Your task is to copy the lines of the data below from the line holding "### src/scq_pkg.sv" through the line holding "localparam int MODE_RXE_BIT = 0;", inclusive, exactly and with nothing added.

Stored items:
____________________

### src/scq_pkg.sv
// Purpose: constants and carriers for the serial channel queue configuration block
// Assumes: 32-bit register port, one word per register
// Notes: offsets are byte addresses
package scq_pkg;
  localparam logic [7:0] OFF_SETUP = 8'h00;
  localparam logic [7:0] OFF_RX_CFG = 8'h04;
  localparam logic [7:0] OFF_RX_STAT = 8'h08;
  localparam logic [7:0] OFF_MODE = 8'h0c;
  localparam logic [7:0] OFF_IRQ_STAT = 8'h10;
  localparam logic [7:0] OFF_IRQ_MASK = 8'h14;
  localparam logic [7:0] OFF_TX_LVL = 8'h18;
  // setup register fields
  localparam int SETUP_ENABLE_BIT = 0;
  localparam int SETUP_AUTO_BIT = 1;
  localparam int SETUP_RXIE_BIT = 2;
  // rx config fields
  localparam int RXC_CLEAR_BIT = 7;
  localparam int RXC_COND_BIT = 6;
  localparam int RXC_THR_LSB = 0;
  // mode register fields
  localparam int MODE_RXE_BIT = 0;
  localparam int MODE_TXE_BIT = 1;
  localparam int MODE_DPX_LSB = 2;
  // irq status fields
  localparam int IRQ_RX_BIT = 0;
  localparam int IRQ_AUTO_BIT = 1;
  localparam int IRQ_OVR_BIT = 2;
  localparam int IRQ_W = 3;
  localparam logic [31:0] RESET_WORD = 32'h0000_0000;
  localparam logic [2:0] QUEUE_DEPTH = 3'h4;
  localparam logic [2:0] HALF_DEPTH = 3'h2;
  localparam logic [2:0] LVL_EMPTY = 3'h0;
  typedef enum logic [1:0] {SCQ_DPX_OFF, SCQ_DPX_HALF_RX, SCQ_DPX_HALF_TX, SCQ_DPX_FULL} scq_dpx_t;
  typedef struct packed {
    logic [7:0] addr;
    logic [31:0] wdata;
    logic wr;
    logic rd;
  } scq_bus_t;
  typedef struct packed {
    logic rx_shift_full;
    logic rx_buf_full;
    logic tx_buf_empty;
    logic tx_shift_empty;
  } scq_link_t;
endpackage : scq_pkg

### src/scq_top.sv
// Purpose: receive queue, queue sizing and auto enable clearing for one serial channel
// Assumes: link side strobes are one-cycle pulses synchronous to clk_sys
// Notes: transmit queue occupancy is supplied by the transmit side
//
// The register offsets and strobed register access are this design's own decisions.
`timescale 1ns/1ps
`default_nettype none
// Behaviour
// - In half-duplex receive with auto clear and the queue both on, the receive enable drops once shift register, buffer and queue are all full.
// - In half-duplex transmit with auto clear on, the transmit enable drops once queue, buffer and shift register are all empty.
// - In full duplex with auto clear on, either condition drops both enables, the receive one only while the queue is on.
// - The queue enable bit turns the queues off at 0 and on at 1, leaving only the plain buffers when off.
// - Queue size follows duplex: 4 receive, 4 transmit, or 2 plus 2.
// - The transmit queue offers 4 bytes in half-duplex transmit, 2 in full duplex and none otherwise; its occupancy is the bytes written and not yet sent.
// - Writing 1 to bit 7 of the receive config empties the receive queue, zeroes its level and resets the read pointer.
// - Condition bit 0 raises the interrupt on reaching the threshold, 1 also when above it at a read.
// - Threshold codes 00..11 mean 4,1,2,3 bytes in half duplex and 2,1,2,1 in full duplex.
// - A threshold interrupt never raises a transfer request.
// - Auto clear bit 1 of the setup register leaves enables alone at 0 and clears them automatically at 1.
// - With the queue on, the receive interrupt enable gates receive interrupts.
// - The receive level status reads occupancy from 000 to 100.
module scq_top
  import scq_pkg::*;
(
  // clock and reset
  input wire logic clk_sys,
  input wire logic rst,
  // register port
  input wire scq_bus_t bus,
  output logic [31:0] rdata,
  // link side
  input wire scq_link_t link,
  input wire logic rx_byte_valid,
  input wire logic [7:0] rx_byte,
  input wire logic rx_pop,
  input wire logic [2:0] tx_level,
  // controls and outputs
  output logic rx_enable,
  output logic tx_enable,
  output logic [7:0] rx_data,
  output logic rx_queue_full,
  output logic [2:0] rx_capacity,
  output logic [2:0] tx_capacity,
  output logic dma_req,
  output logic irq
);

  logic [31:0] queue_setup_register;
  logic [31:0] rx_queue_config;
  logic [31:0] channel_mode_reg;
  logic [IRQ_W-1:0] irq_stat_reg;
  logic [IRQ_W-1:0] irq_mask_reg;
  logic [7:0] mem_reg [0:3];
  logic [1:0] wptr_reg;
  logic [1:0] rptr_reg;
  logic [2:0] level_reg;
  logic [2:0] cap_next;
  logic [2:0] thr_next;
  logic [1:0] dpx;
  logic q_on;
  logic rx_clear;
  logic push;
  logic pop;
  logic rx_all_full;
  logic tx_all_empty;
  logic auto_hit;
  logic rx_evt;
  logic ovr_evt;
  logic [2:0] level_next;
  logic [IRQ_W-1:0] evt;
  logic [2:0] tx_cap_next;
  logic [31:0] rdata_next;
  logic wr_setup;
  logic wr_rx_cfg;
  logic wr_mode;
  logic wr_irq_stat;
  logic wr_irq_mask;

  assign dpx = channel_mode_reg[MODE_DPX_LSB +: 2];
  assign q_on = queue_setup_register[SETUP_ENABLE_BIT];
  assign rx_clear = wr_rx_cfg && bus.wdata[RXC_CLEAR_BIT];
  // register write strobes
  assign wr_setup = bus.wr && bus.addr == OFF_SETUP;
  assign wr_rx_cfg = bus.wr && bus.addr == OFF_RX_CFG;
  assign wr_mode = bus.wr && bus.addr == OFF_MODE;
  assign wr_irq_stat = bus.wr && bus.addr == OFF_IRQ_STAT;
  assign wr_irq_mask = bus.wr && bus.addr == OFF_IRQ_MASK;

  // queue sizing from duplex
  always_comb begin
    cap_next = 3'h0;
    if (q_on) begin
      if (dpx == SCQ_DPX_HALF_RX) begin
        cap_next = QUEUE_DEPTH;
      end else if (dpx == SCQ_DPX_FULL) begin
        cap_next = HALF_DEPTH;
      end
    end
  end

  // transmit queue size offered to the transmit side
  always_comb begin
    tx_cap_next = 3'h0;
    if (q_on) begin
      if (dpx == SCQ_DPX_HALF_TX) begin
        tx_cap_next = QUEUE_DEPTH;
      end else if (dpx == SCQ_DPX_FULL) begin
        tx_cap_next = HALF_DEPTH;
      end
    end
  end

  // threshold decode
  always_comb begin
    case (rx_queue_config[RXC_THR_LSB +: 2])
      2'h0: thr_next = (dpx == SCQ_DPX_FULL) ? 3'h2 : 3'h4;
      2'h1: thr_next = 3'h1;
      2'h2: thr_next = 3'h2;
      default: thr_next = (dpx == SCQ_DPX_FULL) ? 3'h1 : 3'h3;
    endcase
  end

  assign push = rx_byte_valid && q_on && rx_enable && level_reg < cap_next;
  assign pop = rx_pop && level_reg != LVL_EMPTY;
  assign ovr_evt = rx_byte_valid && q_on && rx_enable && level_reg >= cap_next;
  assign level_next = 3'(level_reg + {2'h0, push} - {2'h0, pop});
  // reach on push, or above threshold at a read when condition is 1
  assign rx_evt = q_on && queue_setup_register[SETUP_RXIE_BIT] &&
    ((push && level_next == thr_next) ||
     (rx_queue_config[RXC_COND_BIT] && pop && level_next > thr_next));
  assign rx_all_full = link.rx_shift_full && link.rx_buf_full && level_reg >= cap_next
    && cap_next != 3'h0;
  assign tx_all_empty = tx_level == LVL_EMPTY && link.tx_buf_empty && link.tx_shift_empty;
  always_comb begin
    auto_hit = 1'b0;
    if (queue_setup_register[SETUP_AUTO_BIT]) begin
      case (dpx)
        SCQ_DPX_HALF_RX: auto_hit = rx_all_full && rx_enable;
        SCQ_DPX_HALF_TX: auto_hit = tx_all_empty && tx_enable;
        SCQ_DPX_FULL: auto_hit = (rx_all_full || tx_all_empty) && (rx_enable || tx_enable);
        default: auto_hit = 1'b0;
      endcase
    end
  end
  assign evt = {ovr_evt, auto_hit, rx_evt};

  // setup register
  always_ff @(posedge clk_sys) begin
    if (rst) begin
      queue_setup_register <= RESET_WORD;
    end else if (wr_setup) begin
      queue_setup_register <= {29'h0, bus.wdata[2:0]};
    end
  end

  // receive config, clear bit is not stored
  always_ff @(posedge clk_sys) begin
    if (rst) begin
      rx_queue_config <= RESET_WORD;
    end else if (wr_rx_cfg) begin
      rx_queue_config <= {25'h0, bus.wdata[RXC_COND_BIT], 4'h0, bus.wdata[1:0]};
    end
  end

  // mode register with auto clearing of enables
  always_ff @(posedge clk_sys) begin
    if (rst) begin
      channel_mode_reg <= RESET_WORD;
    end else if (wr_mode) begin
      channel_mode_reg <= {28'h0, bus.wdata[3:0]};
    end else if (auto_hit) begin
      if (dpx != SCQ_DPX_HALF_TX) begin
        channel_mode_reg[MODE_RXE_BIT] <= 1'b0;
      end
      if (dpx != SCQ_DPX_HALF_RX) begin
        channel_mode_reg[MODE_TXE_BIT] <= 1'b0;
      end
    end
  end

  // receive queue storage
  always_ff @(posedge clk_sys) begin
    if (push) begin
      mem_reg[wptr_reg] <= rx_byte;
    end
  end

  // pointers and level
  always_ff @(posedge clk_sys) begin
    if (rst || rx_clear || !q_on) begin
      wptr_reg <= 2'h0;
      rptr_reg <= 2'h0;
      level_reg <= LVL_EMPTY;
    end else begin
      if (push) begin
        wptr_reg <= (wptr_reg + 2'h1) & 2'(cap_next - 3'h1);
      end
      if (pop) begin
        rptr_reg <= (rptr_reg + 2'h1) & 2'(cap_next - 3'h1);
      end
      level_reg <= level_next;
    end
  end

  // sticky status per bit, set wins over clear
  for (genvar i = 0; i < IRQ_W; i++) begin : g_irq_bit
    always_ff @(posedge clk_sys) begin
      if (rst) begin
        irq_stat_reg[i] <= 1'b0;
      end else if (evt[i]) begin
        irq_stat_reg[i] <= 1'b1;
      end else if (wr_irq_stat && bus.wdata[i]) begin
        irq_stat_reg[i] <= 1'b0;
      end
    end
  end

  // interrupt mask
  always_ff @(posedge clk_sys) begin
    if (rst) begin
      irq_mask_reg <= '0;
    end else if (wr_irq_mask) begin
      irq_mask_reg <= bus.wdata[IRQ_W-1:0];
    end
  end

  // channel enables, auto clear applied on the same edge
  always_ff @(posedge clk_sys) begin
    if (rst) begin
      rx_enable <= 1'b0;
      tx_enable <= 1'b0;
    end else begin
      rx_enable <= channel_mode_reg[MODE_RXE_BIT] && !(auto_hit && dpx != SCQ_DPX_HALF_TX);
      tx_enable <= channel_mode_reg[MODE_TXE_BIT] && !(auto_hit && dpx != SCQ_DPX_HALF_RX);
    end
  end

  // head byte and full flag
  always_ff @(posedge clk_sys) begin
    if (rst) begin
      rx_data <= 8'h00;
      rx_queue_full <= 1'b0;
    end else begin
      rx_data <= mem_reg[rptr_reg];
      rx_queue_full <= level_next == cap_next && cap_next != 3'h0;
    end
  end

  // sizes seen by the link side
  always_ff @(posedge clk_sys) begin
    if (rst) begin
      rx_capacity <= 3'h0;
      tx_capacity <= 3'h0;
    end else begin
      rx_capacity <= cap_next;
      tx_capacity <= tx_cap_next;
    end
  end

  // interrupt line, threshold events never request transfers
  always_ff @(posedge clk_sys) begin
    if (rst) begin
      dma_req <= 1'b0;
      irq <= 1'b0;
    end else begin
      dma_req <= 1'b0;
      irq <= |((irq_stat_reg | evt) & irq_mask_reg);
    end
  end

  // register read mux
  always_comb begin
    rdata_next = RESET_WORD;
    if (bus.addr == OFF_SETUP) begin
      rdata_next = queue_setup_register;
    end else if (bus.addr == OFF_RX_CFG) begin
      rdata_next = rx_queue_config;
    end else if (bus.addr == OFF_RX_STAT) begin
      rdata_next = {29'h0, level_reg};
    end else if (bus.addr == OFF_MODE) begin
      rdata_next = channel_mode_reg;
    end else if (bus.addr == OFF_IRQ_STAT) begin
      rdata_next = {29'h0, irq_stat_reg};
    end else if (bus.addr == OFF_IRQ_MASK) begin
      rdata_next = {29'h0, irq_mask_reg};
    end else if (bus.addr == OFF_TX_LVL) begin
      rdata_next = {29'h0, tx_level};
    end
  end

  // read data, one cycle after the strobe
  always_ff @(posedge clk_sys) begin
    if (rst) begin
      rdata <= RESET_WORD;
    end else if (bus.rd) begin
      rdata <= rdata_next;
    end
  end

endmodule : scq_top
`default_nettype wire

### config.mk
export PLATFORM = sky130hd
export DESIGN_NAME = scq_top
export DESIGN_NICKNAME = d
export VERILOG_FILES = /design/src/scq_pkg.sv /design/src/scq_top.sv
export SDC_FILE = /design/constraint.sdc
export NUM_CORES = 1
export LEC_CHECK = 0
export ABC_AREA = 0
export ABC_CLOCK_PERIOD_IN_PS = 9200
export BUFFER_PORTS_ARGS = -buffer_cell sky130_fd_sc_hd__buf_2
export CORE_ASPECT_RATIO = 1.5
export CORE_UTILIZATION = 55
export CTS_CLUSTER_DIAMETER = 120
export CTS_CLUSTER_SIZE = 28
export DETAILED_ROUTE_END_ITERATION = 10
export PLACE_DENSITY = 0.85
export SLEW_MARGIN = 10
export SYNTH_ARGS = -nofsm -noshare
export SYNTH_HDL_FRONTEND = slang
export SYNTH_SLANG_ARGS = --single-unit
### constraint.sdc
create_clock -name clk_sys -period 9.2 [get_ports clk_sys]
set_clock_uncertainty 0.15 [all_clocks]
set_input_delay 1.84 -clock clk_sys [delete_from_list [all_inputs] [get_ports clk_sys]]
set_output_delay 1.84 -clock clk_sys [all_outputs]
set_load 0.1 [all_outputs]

____________________

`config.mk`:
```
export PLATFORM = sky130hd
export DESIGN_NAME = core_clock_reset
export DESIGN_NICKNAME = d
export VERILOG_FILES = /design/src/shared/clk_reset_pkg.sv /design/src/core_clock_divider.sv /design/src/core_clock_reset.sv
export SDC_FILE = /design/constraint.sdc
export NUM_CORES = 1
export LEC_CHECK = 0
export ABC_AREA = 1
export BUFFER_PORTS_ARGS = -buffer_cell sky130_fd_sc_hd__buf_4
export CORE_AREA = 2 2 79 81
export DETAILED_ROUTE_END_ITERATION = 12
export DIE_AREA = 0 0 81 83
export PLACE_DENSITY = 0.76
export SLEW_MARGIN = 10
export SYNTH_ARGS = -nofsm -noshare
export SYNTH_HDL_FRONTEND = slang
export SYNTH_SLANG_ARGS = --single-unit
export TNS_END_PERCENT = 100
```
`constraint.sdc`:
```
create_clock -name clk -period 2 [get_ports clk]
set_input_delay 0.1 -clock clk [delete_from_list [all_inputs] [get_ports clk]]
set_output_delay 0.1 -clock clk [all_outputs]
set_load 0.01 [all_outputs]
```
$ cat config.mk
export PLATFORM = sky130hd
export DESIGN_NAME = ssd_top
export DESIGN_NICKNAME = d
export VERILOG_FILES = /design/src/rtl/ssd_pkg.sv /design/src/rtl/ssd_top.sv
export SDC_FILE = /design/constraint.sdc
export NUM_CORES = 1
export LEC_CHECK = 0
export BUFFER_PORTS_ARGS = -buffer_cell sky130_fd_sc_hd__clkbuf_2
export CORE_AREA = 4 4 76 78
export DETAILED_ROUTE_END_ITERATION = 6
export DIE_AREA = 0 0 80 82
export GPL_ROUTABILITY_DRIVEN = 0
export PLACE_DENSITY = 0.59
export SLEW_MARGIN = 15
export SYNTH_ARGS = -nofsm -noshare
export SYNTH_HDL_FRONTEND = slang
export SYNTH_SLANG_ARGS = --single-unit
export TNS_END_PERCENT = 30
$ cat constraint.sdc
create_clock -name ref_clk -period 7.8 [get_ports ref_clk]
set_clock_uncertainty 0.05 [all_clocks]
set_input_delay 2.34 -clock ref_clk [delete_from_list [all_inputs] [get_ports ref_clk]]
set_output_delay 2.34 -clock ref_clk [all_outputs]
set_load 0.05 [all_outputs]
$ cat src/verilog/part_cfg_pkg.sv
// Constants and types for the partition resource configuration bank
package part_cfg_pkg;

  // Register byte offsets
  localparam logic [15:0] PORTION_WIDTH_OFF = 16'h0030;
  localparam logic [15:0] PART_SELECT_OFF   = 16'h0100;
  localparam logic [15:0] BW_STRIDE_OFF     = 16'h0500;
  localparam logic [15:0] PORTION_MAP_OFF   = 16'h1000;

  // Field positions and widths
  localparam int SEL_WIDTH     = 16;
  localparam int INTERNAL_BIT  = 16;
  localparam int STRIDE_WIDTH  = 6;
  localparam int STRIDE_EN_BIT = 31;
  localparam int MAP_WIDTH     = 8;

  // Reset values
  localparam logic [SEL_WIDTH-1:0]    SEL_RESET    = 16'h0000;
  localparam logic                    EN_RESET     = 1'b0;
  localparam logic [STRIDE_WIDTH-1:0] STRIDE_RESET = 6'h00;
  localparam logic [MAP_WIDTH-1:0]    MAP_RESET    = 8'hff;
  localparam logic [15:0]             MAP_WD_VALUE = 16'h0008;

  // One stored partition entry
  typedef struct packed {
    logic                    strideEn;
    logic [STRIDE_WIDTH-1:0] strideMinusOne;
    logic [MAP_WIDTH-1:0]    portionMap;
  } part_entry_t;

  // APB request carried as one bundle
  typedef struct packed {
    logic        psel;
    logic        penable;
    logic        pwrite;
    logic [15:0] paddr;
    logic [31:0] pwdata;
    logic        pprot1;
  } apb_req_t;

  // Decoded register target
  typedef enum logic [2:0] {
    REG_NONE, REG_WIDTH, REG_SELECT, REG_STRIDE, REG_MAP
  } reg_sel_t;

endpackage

____________________

| Result for this task |
### src/scq_pkg.sv
// Purpose: constants and carriers for the serial channel queue configuration block
// Assumes: 32-bit register port, one word per register
// Notes: offsets are byte addresses
package scq_pkg;
  localparam logic [7:0] OFF_SETUP = 8'h00;
  localparam logic [7:0] OFF_RX_CFG = 8'h04;
  localparam logic [7:0] OFF_RX_STAT = 8'h08;
  localparam logic [7:0] OFF_MODE = 8'h0c;
  localparam logic [7:0] OFF_IRQ_STAT = 8'h10;
  localparam logic [7:0] OFF_IRQ_MASK = 8'h14;
  localparam logic [7:0] OFF_TX_LVL = 8'h18;
  // setup register fields
  localparam int SETUP_ENABLE_BIT = 0;
  localparam int SETUP_AUTO_BIT = 1;
  localparam int SETUP_RXIE_BIT = 2;
  // rx config fields
  localparam int RXC_CLEAR_BIT = 7;
  localparam int RXC_COND_BIT = 6;
  localparam int RXC_THR_LSB = 0;
  // mode register fields
  localparam int MODE_RXE_BIT = 0;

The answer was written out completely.